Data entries
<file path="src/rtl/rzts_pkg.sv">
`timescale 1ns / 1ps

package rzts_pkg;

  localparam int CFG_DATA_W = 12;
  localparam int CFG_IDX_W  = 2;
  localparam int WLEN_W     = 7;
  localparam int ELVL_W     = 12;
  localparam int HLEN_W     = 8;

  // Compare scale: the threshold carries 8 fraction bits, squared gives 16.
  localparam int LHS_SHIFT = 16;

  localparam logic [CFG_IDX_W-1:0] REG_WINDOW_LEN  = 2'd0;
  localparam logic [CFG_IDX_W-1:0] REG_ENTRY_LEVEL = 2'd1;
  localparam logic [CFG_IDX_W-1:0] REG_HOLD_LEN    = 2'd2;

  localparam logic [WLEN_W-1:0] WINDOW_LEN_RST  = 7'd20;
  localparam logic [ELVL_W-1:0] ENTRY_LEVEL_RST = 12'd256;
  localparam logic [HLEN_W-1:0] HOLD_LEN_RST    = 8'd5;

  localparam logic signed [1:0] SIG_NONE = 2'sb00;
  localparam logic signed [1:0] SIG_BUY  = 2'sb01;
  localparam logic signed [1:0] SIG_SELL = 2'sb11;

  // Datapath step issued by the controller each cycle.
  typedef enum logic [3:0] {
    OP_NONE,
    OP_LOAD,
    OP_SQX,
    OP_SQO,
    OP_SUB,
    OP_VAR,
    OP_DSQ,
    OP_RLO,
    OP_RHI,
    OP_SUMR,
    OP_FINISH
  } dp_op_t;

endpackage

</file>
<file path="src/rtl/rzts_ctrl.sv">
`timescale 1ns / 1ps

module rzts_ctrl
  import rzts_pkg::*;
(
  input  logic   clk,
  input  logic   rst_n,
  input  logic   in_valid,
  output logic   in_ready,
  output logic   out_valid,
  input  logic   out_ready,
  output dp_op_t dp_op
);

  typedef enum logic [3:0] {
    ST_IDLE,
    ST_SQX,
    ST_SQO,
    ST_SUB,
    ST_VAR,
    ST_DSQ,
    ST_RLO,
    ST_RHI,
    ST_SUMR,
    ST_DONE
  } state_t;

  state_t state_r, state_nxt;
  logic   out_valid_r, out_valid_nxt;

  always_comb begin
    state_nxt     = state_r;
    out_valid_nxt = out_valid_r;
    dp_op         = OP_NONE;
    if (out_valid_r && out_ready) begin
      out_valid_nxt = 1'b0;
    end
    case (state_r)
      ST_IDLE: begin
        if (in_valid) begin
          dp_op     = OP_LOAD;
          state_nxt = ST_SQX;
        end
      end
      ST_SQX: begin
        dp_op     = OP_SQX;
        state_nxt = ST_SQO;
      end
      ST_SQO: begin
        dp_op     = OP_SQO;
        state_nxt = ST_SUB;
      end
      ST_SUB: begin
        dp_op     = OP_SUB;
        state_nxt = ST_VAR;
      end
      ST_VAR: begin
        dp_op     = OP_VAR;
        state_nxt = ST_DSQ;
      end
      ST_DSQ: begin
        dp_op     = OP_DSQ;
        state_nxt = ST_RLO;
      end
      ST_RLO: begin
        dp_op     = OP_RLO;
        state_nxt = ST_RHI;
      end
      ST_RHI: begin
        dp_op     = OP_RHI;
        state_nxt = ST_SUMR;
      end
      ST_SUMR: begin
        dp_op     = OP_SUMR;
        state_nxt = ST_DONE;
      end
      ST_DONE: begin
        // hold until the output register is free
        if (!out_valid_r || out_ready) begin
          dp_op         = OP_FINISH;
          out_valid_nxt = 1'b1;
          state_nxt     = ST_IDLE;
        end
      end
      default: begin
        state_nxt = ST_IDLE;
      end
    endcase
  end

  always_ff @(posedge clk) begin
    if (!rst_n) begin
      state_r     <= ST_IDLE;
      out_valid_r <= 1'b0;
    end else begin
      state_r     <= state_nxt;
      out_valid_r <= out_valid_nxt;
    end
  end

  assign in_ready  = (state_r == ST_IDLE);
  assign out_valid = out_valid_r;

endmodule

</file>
* * *
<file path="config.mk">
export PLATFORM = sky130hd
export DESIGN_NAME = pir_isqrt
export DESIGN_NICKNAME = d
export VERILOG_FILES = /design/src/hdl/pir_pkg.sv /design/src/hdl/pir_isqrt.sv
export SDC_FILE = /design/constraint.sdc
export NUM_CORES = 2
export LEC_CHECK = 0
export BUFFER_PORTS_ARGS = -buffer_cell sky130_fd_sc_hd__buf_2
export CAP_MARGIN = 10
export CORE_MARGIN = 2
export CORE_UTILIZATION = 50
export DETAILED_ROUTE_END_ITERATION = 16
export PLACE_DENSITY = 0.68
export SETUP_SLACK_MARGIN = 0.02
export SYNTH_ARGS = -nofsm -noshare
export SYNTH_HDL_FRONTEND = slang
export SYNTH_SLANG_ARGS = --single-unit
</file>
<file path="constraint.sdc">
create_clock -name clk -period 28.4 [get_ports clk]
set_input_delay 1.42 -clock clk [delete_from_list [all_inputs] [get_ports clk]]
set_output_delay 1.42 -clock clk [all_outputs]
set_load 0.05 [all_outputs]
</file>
--
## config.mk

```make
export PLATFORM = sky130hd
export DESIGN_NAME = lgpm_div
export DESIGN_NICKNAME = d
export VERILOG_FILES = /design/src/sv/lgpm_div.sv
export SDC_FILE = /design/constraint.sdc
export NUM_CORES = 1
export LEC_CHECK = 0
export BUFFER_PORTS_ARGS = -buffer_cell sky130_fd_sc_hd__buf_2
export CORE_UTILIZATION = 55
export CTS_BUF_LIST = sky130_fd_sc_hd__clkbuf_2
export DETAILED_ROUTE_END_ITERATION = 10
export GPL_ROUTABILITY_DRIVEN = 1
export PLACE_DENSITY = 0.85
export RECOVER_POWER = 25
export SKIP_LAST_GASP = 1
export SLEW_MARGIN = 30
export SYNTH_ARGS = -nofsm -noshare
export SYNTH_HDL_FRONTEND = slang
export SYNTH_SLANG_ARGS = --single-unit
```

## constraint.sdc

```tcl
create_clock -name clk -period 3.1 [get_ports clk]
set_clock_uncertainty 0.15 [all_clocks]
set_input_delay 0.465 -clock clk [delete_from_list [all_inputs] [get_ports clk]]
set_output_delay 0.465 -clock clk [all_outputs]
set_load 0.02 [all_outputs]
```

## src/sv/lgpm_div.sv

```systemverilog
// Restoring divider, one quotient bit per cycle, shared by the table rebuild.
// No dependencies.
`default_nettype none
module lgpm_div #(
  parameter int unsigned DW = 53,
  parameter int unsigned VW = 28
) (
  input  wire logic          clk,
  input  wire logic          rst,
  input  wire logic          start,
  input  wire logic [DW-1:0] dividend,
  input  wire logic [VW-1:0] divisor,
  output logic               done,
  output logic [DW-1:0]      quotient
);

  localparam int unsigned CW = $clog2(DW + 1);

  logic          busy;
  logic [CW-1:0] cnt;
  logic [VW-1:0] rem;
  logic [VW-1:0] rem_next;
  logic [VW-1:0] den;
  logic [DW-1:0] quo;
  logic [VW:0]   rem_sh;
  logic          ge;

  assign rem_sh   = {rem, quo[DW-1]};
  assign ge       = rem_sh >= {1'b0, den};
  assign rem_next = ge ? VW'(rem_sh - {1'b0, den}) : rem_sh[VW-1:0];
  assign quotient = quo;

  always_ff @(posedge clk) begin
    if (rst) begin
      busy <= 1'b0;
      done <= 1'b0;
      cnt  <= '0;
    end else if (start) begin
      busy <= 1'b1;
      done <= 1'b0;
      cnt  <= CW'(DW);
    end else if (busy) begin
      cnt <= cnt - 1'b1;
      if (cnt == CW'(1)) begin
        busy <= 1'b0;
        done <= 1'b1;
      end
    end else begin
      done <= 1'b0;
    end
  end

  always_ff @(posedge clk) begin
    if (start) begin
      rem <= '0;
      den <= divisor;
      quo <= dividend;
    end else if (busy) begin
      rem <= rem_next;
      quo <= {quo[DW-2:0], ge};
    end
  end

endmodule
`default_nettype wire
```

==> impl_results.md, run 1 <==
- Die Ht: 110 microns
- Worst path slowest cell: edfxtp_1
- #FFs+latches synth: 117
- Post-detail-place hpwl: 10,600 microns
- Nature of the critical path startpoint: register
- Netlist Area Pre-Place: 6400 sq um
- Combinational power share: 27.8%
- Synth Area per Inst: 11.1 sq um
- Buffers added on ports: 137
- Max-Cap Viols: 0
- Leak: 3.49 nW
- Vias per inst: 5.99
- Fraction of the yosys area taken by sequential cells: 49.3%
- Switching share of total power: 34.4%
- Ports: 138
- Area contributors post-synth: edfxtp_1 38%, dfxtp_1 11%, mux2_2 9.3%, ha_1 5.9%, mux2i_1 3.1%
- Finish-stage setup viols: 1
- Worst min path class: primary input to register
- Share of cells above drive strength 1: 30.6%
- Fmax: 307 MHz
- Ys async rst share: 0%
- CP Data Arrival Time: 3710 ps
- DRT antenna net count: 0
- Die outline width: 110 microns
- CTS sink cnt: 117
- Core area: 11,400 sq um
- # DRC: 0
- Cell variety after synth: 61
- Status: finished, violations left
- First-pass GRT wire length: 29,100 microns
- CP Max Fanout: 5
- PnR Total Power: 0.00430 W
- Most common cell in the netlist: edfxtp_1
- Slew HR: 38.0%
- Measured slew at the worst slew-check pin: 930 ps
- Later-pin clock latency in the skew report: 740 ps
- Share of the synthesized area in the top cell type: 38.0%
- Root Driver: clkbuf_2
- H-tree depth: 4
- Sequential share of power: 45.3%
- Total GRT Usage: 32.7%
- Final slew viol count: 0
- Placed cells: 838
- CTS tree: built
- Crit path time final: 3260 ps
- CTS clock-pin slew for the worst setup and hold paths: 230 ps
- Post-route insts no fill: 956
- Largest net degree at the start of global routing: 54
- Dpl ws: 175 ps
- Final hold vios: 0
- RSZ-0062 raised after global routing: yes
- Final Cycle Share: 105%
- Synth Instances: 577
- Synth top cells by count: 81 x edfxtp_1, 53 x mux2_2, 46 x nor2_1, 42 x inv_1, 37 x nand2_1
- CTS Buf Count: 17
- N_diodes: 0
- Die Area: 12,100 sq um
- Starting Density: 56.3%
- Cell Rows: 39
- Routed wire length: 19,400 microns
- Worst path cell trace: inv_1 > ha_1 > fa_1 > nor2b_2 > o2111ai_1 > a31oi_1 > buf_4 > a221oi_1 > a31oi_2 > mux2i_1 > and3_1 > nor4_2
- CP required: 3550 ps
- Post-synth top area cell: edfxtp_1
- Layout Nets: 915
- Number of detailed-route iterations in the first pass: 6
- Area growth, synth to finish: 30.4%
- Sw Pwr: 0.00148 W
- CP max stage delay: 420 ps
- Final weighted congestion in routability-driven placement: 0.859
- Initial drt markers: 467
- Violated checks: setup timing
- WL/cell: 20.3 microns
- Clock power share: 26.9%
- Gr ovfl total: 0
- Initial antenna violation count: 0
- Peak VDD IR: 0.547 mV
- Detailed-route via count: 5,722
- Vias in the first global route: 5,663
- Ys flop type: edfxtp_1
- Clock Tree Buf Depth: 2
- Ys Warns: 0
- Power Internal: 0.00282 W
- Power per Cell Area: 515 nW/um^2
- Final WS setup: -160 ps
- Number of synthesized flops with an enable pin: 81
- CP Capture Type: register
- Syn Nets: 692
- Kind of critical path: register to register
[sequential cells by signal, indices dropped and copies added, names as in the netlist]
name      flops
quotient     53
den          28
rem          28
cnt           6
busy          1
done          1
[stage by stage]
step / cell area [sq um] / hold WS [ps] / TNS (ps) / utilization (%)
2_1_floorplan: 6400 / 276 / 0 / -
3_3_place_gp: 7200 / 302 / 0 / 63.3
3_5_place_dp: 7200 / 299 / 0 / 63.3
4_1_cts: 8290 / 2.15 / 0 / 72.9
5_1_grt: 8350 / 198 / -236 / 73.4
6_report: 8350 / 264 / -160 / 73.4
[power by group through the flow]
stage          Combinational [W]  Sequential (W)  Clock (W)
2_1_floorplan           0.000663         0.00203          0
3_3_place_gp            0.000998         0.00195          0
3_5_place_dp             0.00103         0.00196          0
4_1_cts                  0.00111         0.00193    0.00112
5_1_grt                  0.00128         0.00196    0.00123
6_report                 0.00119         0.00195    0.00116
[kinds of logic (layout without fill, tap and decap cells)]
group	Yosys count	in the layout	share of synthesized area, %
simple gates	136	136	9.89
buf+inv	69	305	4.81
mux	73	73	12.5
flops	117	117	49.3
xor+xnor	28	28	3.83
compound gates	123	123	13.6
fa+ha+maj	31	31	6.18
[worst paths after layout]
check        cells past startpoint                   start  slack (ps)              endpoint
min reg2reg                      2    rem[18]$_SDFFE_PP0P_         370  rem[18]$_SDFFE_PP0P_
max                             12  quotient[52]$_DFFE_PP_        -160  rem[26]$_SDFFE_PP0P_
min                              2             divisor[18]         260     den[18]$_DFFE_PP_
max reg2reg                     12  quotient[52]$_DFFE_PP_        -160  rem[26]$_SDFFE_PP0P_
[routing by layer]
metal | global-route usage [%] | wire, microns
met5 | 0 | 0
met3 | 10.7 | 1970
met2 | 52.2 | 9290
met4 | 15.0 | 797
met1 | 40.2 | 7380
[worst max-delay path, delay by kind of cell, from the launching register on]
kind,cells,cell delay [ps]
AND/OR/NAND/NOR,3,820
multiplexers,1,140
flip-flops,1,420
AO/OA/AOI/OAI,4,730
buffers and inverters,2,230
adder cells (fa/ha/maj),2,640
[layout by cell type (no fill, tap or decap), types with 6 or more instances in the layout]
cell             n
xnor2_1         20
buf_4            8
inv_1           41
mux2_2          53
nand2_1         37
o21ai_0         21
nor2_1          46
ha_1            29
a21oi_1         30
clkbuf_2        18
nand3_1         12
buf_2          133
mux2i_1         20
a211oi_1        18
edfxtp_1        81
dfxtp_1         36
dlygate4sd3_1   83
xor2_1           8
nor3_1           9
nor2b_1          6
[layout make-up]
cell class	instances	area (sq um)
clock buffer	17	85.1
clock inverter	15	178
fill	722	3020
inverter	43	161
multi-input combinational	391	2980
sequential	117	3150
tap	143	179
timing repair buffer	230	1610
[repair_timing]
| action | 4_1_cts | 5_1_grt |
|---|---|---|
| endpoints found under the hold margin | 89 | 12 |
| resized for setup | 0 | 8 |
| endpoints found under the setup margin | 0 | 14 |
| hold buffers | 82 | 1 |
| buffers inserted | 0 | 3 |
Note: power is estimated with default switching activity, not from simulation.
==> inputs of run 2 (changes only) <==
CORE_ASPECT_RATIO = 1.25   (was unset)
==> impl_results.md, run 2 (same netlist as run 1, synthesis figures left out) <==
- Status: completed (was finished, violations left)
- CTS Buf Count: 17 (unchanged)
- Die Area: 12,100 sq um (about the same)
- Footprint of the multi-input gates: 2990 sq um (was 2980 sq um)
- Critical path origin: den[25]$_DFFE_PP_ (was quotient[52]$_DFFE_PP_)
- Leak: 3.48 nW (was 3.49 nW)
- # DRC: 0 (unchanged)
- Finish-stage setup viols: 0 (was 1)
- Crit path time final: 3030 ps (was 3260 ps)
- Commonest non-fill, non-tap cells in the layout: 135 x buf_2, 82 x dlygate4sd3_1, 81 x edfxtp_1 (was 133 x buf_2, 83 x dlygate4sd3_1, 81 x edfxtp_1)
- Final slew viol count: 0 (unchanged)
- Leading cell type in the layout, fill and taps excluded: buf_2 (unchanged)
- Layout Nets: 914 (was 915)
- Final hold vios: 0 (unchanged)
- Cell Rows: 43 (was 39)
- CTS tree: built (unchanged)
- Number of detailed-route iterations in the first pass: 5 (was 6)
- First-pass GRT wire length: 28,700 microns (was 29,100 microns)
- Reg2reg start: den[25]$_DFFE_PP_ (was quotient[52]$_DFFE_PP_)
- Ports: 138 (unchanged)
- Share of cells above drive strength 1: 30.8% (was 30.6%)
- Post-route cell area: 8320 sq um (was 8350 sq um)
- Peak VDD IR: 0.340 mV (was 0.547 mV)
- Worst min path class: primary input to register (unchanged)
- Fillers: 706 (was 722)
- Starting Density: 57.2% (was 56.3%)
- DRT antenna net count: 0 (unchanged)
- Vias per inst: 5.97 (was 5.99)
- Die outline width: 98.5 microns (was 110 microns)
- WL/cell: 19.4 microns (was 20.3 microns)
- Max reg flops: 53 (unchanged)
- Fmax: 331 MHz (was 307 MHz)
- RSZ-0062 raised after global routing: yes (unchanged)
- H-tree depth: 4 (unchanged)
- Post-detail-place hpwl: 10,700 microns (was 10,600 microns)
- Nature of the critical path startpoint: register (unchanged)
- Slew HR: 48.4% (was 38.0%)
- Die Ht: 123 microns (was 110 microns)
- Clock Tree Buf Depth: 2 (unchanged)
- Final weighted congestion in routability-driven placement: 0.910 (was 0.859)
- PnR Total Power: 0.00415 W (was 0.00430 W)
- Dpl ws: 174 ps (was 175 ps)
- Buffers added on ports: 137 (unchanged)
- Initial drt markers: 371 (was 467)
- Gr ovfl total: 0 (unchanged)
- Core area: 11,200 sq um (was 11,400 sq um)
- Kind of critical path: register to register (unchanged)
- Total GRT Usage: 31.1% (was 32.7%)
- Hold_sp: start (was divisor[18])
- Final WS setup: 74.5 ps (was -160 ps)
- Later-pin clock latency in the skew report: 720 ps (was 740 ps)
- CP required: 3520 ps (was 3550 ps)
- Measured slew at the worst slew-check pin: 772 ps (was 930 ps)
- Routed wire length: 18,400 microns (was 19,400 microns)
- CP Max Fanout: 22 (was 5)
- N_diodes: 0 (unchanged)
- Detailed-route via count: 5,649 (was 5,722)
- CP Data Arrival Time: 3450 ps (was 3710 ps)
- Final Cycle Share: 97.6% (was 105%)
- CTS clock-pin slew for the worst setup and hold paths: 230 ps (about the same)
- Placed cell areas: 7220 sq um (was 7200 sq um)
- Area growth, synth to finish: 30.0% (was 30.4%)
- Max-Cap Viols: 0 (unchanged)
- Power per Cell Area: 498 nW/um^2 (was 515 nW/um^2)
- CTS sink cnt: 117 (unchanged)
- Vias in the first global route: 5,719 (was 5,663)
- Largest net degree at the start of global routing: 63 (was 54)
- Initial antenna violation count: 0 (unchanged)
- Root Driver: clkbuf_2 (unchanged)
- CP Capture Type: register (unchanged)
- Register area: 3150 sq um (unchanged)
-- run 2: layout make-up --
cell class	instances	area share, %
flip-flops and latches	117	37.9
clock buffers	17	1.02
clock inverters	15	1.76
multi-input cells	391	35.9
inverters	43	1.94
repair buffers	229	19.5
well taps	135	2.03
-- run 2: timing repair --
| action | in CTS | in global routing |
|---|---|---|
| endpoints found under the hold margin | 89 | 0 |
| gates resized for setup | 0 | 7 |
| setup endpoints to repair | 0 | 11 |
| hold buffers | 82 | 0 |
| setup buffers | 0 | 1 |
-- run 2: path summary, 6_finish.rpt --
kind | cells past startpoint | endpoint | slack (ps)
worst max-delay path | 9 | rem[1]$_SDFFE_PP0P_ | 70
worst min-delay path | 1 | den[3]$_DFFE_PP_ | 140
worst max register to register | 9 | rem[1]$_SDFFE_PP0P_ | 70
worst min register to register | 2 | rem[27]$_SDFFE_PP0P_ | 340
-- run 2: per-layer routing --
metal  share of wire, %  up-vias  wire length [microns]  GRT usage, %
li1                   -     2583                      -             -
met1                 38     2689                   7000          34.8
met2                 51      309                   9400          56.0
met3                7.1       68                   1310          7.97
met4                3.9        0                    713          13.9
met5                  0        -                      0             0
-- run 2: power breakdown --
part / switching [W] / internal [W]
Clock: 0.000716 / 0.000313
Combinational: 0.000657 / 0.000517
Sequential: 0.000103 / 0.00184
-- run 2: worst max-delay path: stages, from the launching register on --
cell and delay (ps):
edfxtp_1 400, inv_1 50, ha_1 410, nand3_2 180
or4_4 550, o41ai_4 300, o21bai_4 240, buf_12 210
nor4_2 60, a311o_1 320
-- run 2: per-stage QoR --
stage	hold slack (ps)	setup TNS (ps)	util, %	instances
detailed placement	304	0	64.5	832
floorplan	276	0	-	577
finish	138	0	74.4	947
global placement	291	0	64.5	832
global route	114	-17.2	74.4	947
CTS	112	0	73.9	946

- _Aim of the task_
The answer must consist of every line in the records above that contains the word "about".

- _Reply_
- Die Area: 12,100 sq um (about the same)
- CTS clock-pin slew for the worst setup and hold paths: 230 ps (about the same)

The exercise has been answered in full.